Por: Bache3000
La escena tuvo lugar en el kilómetro 3 de Bustillo, ese tramo donde la doble línea amarilla existe más como sugerencia decorativa que como norma de tránsito, al menos para algunos. Una Ferrari venía haciendo de las suyas: adelantando como si la calle fuera de su exclusiva propiedad, pisando el acelerador con la convicción de quien se siente dueño no solo de un auto de varios cientos de miles de dólares, sino aparentemente también de la ciudad entera.
Pero ahí estaba él, el justiciero del asfalto, el paladín de los autos comunes y corrientes, quien con un vehículo infinitamente más accesible para el bolsillo del argentino promedio decidió que ya era suficiente. En un acto de valentía que quedará grabado en la memoria colectiva barilochense, el vecino plantó su auto de frente, obligando al piloto de la Ferrari a hacer lo impensable: bajar la velocidad y esquivar por la banquina, exactamente lo mismo que los conductores locales habían estado haciendo todo el día para dejarles paso a los distinguidos visitantes.
La ironía es deliciosa. Después de horas de ver desfilar autos que cuestan lo mismo que varias viviendas, después de admirar su belleza innegable y escuchar esos motores que suenan como sinfonías mecánicas, el espectáculo terminó opacado por lo de siempre: la falta de controles y la sensación de que algunas personas creen que las reglas están escritas para los demás.
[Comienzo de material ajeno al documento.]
## config.mk

```make
export PLATFORM = sky130hd
export DESIGN_NAME = imem_arbiter_flat
export DESIGN_NICKNAME = d
export VERILOG_FILES = /design/src/rtl/imem_pkg.sv /design/src/rtl/imem_arbiter_if.sv /design/src/rtl/imem_starve_ctr.sv /design/src/rtl/imem_arbiter.sv /design/src/flat_wrapper.sv
export SDC_FILE = /design/constraint.sdc
export NUM_CORES = 1
export LEC_CHECK = 0
export ABC_AREA = 1
export ABC_CLOCK_PERIOD_IN_PS = 2400
export CORE_ASPECT_RATIO = 0.6
export CORE_MARGIN = 5
export CORE_UTILIZATION = 28
export CTS_CLUSTER_DIAMETER = 200
export CTS_CLUSTER_SIZE = 16
export DETAILED_ROUTE_END_ITERATION = 6
export GPL_ROUTABILITY_DRIVEN = 1
export HOLD_SLACK_MARGIN = 0.1
export PLACE_DENSITY = 0.92
export RECOVER_POWER = 100
export SYNTH_ARGS = -nofsm -noshare
export SYNTH_HDL_FRONTEND = slang
export SYNTH_SLANG_ARGS = --single-unit
```

## constraint.sdc

```tcl
create_clock -name clk -period 2.4 [get_ports clk]
set_clock_uncertainty 0.05 [all_clocks]
set_input_delay 0.48 -clock clk [delete_from_list [all_inputs] [get_ports clk]]
set_output_delay 0.48 -clock clk [all_outputs]
set_load 0.1 [all_outputs]
```
<file path="src/rtl/rk4_input_sequencer_pkg.sv">
// Shared widths, FSM state encoding and latched-command layout for the RK4 input sequencer.
package rk4_pkg;

   localparam int DATA_W = 64;
   localparam int HOLD_W = 32;

   typedef enum logic [1:0] {
      IDLE = 2'd0,
      ARM  = 2'd1,
      RAMP = 2'd2,
      HOLD = 2'd3
   } state_t;

   typedef struct packed {
      logic signed [DATA_W-1:0] voltage;
      logic signed [DATA_W-1:0] load;
      logic        [DATA_W-1:0] slew;
      logic        [HOLD_W-1:0] hold;
   } rk4_cmd_t;

endpackage

</file>
<file path="src/rtl/rk4_input_sequencer_if.sv">
// Command handshake, step strobe and solver-facing outputs of the RK4 input sequencer.
interface rk4_input_sequencer_if;

   logic                              cmd_valid;
   logic                              cmd_ready;
   logic signed [rk4_pkg::DATA_W-1:0] cmd_voltage;
   logic signed [rk4_pkg::DATA_W-1:0] cmd_load;
   logic        [rk4_pkg::DATA_W-1:0] cmd_slew;
   logic        [rk4_pkg::HOLD_W-1:0] cmd_hold;
   logic                              abort;
   logic                              step_strobe;
   logic signed [rk4_pkg::DATA_W-1:0] voltage;
   logic signed [rk4_pkg::DATA_W-1:0] load;
   logic                              busy;
   logic                              done;

   modport master (
      output cmd_valid, cmd_voltage, cmd_load, cmd_slew, cmd_hold, abort, step_strobe,
      input  cmd_ready, voltage, load, busy, done
   );

   modport slave (
      input  cmd_valid, cmd_voltage, cmd_load, cmd_slew, cmd_hold, abort, step_strobe,
      output cmd_ready, voltage, load, busy, done
   );

endinterface

</file>
<file path="src/rtl/rk4_input_sequencer_slew_step.sv">
// One slew-limited step from cur toward tgt; arithmetic is one bit wider than the data
// so neither the difference nor a slew of 2^(W-1) or more can overflow.
module rk4_slew_step #(
   parameter int W = rk4_pkg::DATA_W
) (
   input  logic signed [W-1:0] i_cur,
   input  logic signed [W-1:0] i_tgt,
   input  logic        [W-1:0] i_slew,
   output logic signed [W-1:0] o_next,
   output logic                o_at_target
);

   logic [W:0] w_diff;
   logic [W:0] w_mag;
   logic [W:0] w_slew;
   logic [W:0] w_step;

   // Bit W of w_diff is the sign of (tgt - cur).
   always_comb begin
      w_diff = {i_tgt[W-1], i_tgt} - {i_cur[W-1], i_cur};
      w_mag  = w_diff[W] ? ({(W+1){1'b0}} - w_diff) : w_diff;
      w_slew = {1'b0, i_slew};
      w_step = {(W+1){1'b0}};
      if ((i_slew == {W{1'b0}}) || (w_mag <= w_slew)) begin
         o_next      = i_tgt;
         o_at_target = 1'b1;
      end else begin
         if (w_diff[W]) begin
            w_step = {i_cur[W-1], i_cur} - w_slew;
         end else begin
            w_step = {i_cur[W-1], i_cur} + w_slew;
         end
         o_next      = w_step[W-1:0];
         o_at_target = 1'b0;
      end
   end

endmodule

</file>
<file path="src/rtl/rk4_input_sequencer.sv">
// Queues one setpoint command at a time and drives the solver voltage/load inputs,
// changing them only on solver step boundaries.
module rk4_input_sequencer
   import rk4_pkg::*;
(
   input  logic                 clk,
   input  logic                 rst,
   rk4_input_sequencer_if.slave bus
);

   state_t                   r_state;
   rk4_cmd_t                 r_cmd;
   logic signed [DATA_W-1:0] r_voltage;
   logic signed [DATA_W-1:0] r_load;
   logic        [HOLD_W-1:0] r_hold_cnt;
   logic                     r_busy;
   logic                     r_done;

   logic signed [DATA_W-1:0] w_next;
   logic                     w_at_target;
   logic                     w_xfer;

   rk4_slew_step #(.W(DATA_W)) u_slew (
      .i_cur       (r_voltage),
      .i_tgt       (r_cmd.voltage),
      .i_slew      (r_cmd.slew),
      .o_next      (w_next),
      .o_at_target (w_at_target)
   );

   assign bus.cmd_ready = (r_state == IDLE) && !rst;
   assign w_xfer        = bus.cmd_valid && bus.cmd_ready;
   assign bus.voltage   = r_voltage;
   assign bus.load      = r_load;
   assign bus.busy      = r_busy;
   assign bus.done      = r_done;

   // Sequencer FSM; abort outranks a same-cycle strobe and leaves outputs where they are.
   always_ff @(posedge clk) begin
      if (rst) begin
         r_state    <= IDLE;
         r_cmd      <= '0;
         r_voltage  <= {DATA_W{1'b0}};
         r_load     <= {DATA_W{1'b0}};
         r_hold_cnt <= {HOLD_W{1'b0}};
         r_busy     <= 1'b0;
         r_done     <= 1'b0;
      end else begin
         r_done <= 1'b0;
         case (r_state)
            IDLE: begin
               if (w_xfer) begin
                  r_cmd.voltage <= bus.cmd_voltage;
                  r_cmd.load    <= bus.cmd_load;
                  r_cmd.slew    <= bus.cmd_slew;
                  r_cmd.hold    <= bus.cmd_hold;
                  r_busy        <= 1'b1;
                  r_state       <= ARM;
               end else begin
                  r_state <= IDLE;
               end
            end
            ARM, RAMP: begin
               if (bus.abort) begin
                  r_busy  <= 1'b0;
                  r_state <= IDLE;
               end else if (bus.step_strobe) begin
                  r_voltage <= w_next;
                  if (r_state == ARM) begin
                     r_load <= r_cmd.load;
                  end else begin
                     r_load <= r_load;
                  end
                  if (w_at_target) begin
                     r_hold_cnt <= r_cmd.hold;
                     r_state    <= HOLD;
                  end else begin
                     r_state <= RAMP;
                  end
               end else begin
                  r_state <= r_state;
               end
            end
            HOLD: begin
               if (bus.abort) begin
                  r_busy  <= 1'b0;
                  r_state <= IDLE;
               end else if (bus.step_strobe) begin
                  if (r_hold_cnt == {HOLD_W{1'b0}}) begin
                     r_done  <= 1'b1;
                     r_busy  <= 1'b0;
                     r_state <= IDLE;
                  end else begin
                     r_hold_cnt <= r_hold_cnt - {{(HOLD_W-1){1'b0}}, 1'b1};
                  end
               end else begin
                  r_state <= HOLD;
               end
            end
            default: begin
               r_busy  <= 1'b0;
               r_state <= IDLE;
            end
         endcase
      end
   end

endmodule

</file>
<file path="src/flat_wrapper.sv">
// flat-port wrapper written by rule: the top's interface ports become plain ports
module rk4_input_sequencer_flat import rk4_pkg::*;
  (clk, rst, bus_cmd_valid, bus_cmd_voltage, bus_cmd_load, bus_cmd_slew, bus_cmd_hold, bus_abort, bus_step_strobe, bus_cmd_ready, bus_voltage, bus_load, bus_busy, bus_done);
  rk4_input_sequencer_if bus_i ();
  input  logic clk;
  input  logic rst;
  input wire logic [$bits(bus_i.cmd_valid)-1:0] bus_cmd_valid;
  input wire logic [$bits(bus_i.cmd_voltage)-1:0] bus_cmd_voltage;
  input wire logic [$bits(bus_i.cmd_load)-1:0] bus_cmd_load;
  input wire logic [$bits(bus_i.cmd_slew)-1:0] bus_cmd_slew;
  input wire logic [$bits(bus_i.cmd_hold)-1:0] bus_cmd_hold;
  input wire logic [$bits(bus_i.abort)-1:0] bus_abort;
  input wire logic [$bits(bus_i.step_strobe)-1:0] bus_step_strobe;
  output wire logic [$bits(bus_i.cmd_ready)-1:0] bus_cmd_ready;
  output wire logic [$bits(bus_i.voltage)-1:0] bus_voltage;
  output wire logic [$bits(bus_i.load)-1:0] bus_load;
  output wire logic [$bits(bus_i.busy)-1:0] bus_busy;
  output wire logic [$bits(bus_i.done)-1:0] bus_done;
  assign bus_i.cmd_valid = bus_cmd_valid;
  assign bus_i.cmd_voltage = bus_cmd_voltage;
  assign bus_i.cmd_load = bus_cmd_load;
  assign bus_i.cmd_slew = bus_cmd_slew;
  assign bus_i.cmd_hold = bus_cmd_hold;
  assign bus_i.abort = bus_abort;
  assign bus_i.step_strobe = bus_step_strobe;
  assign bus_cmd_ready = bus_i.cmd_ready;
  assign bus_voltage = bus_i.voltage;
  assign bus_load = bus_i.load;
  assign bus_busy = bus_i.busy;
  assign bus_done = bus_i.done;
  rk4_input_sequencer u_core (.clk(clk), .rst(rst), .bus(bus_i));
endmodule
</file>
Porque una cosa es organizar un evento automovilístico que genera admiración genuina, que la gente disfrute viendo máquinas extraordinarias y que hasta el más escéptico reconozca el arte que hay detrás de esos diseños. Otra muy distinta es permitir que esos mismos vehículos circulen como si estuvieran en una pista privada, adelantando donde no corresponde, excediendo velocidades máximas y, básicamente, haciendo lo que se les canta.
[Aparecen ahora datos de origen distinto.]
File: src/rtl/sseg_pattern_decode.sv
// Combinational 7-segment pattern to 4-bit code decoder; unknown patterns report valid=0.
module sseg_pattern_decode
    import sseg_pkg::*;
(
    input  logic [SEG_W-1:0] pattern,
    output decode_t          result_c
);

    always_comb begin
        result_c.valid = 1'b1;
        result_c.code  = CODE_W'(0);
        case (pattern)
            SSEG_0:  result_c.code = 4'h0;
            SSEG_1:  result_c.code = 4'h1;
            SSEG_2:  result_c.code = 4'h2;
            SSEG_3:  result_c.code = 4'h3;
            SSEG_4:  result_c.code = 4'h4;
            SSEG_5:  result_c.code = 4'h5;
            SSEG_6:  result_c.code = 4'h6;
            SSEG_7:  result_c.code = 4'h7;
            SSEG_8:  result_c.code = 4'h8;
            SSEG_9:  result_c.code = 4'h9;
            SSEG_F:  result_c.code = 4'hF;
            default: result_c.valid = 1'b0;
        endcase
    end

endmodule

File: src/rtl/sseg_display_capture.sv
// Samples a multiplexed 7-segment bus, waits for each digit window to settle,
// and rebuilds the four displayed codes with frame, error and staleness reporting.
module sseg_display_capture
    import sseg_pkg::*;
#(
    parameter int unsigned STABLE_CYC  = 16,
    parameter int unsigned TIMEOUT_CYC = 524288
) (
    input  logic                  clk,
    input  logic                  reset,
    input  logic [AN_W-1:0]       an_in,
    input  logic [7:0]            sseg_in,
    output logic [CODE_W-1:0]     d0,
    output logic [CODE_W-1:0]     d1,
    output logic [CODE_W-1:0]     d2,
    output logic [CODE_W-1:0]     d3,
    output logic [NUM_DIGITS-1:0] digit_err,
    output logic                  frame_valid,
    output logic                  stale
);

    localparam int unsigned STAB_W = (STABLE_CYC > 1) ? $clog2(STABLE_CYC) : 1;
    localparam int unsigned IDLE_W = $clog2(TIMEOUT_CYC + 1);
    localparam logic [STAB_W-1:0] STAB_MAX = STAB_W'(STABLE_CYC - 1);
    localparam logic [IDLE_W-1:0] IDLE_MAX = IDLE_W'(TIMEOUT_CYC);

    sample_t sample_c;
    sample_t sync1_q, sync1_d;
    sample_t sync2_q, sync2_d;
    sample_t prev_q,  prev_d;
    logic    changed_c;

    logic [STAB_W-1:0] stab_cnt_q, stab_cnt_d;

    win_state_e state_q, state_d;
    logic       capture_c;

    an_map_t    an_map_c;
    logic [1:0] cap_idx_c;
    decode_t    dec_c;

    logic [NUM_DIGITS-1:0][CODE_W-1:0] digit_q, digit_d;
    logic [NUM_DIGITS-1:0]             err_q, err_d;
    logic [NUM_DIGITS-1:0]             mask_q, mask_d;
    logic                              frame_q, frame_d;
    logic [IDLE_W-1:0]                 idle_cnt_q, idle_cnt_d;
    logic                              stale_q, stale_d;

    // Decimal point carries no digit information.
    logic unused_dp;
    assign unused_dp = sseg_in[7];

    assign sample_c = {an_in, sseg_in[SEG_W-1:0]};

    // Synchronizer, change detection and settle counter.
    always_comb begin
        sync1_d   = sample_c;
        sync2_d   = sync1_q;
        prev_d    = sync2_q;
        changed_c = (sync2_q != prev_q);
        if (changed_c) begin
            stab_cnt_d = STAB_W'(0);
        end else if (stab_cnt_q == STAB_MAX) begin
            stab_cnt_d = stab_cnt_q;
        end else begin
            stab_cnt_d = stab_cnt_q + STAB_W'(1);
        end
    end

    assign an_map_c  = an_to_idx(sync2_q.an);
    assign cap_idx_c = an_map_c.idx;

    sseg_pattern_decode u_decode (
        .pattern  (sync2_q.seg),
        .result_c (dec_c)
    );

    // Window FSM: state register.
    always_ff @(posedge clk) begin
        if (reset) begin
            state_q <= WIN_WAIT;
        end else begin
            state_q <= state_d;
        end
    end

    // Window FSM: next state.
    always_comb begin
        state_d = state_q;
        case (state_q)
            WIN_WAIT: if (capture_c) state_d = WIN_DONE;
            WIN_DONE: if (changed_c) state_d = WIN_WAIT;
        endcase
    end

    // Window FSM: one capture per settled window with a single lit anode.
    always_comb begin
        capture_c = 1'b0;
        if ((state_q == WIN_WAIT) && (stab_cnt_d == STAB_MAX) && an_map_c.valid) begin
            capture_c = 1'b1;
        end
    end

    // Capture registers, frame mask and idle timeout.
    always_comb begin
        digit_d    = digit_q;
        err_d      = err_q;
        mask_d     = mask_q;
        frame_d    = 1'b0;
        idle_cnt_d = idle_cnt_q;
        stale_d    = stale_q;
        if (capture_c) begin
            if (dec_c.valid) begin
                digit_d[cap_idx_c] = dec_c.code;
                err_d[cap_idx_c]   = 1'b0;
            end else begin
                err_d[cap_idx_c]   = 1'b1;
            end
            mask_d = mask_q | (NUM_DIGITS'(1) << cap_idx_c);
            if (mask_d == {NUM_DIGITS{1'b1}}) begin
                frame_d = 1'b1;
                mask_d  = '0;
            end
            idle_cnt_d = IDLE_W'(0);
            stale_d    = 1'b0;
        end else begin
            if (idle_cnt_q != IDLE_MAX) begin
                idle_cnt_d = idle_cnt_q + IDLE_W'(1);
            end
            stale_d = (idle_cnt_d == IDLE_MAX);
        end
    end

    always_ff @(posedge clk) begin
        if (reset) begin
            sync1_q    <= '0;
            sync2_q    <= '0;
            prev_q     <= '0;
            stab_cnt_q <= '0;
            digit_q    <= '0;
            err_q      <= '0;
            mask_q     <= '0;
            frame_q    <= 1'b0;
            idle_cnt_q <= '0;
            stale_q    <= 1'b0;
        end else begin
            sync1_q    <= sync1_d;
            sync2_q    <= sync2_d;
            prev_q     <= prev_d;
            stab_cnt_q <= stab_cnt_d;
            digit_q    <= digit_d;
            err_q      <= err_d;
            mask_q     <= mask_d;
            frame_q    <= frame_d;
            idle_cnt_q <= idle_cnt_d;
            stale_q    <= stale_d;
        end
    end

    assign d0          = digit_q[0];
    assign d1          = digit_q[1];
    assign d2          = digit_q[2];
    assign d3          = digit_q[3];
    assign digit_err   = err_q;
    assign frame_valid = frame_q;
    assign stale       = stale_q;

endmodule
El vecino que decidió frenarle el carro a la Ferrari no necesitaba un motor V12 ni un escudo de Maranello para hacer valer su punto. Le alcanzó con un poco de coraje, un auto que probablemente comparte más kilómetros con el taller mecánico que con rutas escénicas, y las ganas de decir basta. La Ferrari, claro, siguió acelerando después de esquivarlo por la banquina, porque cuando uno paga esa cantidad de dinero por un auto, aparentemente también compra el derecho a ignorar las reglas básicas de convivencia vial.
Así quedó retratado un día que empezó con todos maravillados y terminó con la misma sensación de siempre: que hay quienes se sienten con más derechos que otros, que los controles brillan por su ausencia y que, de vez en cuando, hace falta que alguien con menos presupuesto pero más dignidad les recuerde a todos que la calle es de todos, no solo de los que pueden permitirse un auto que cuesta como un departamento entero.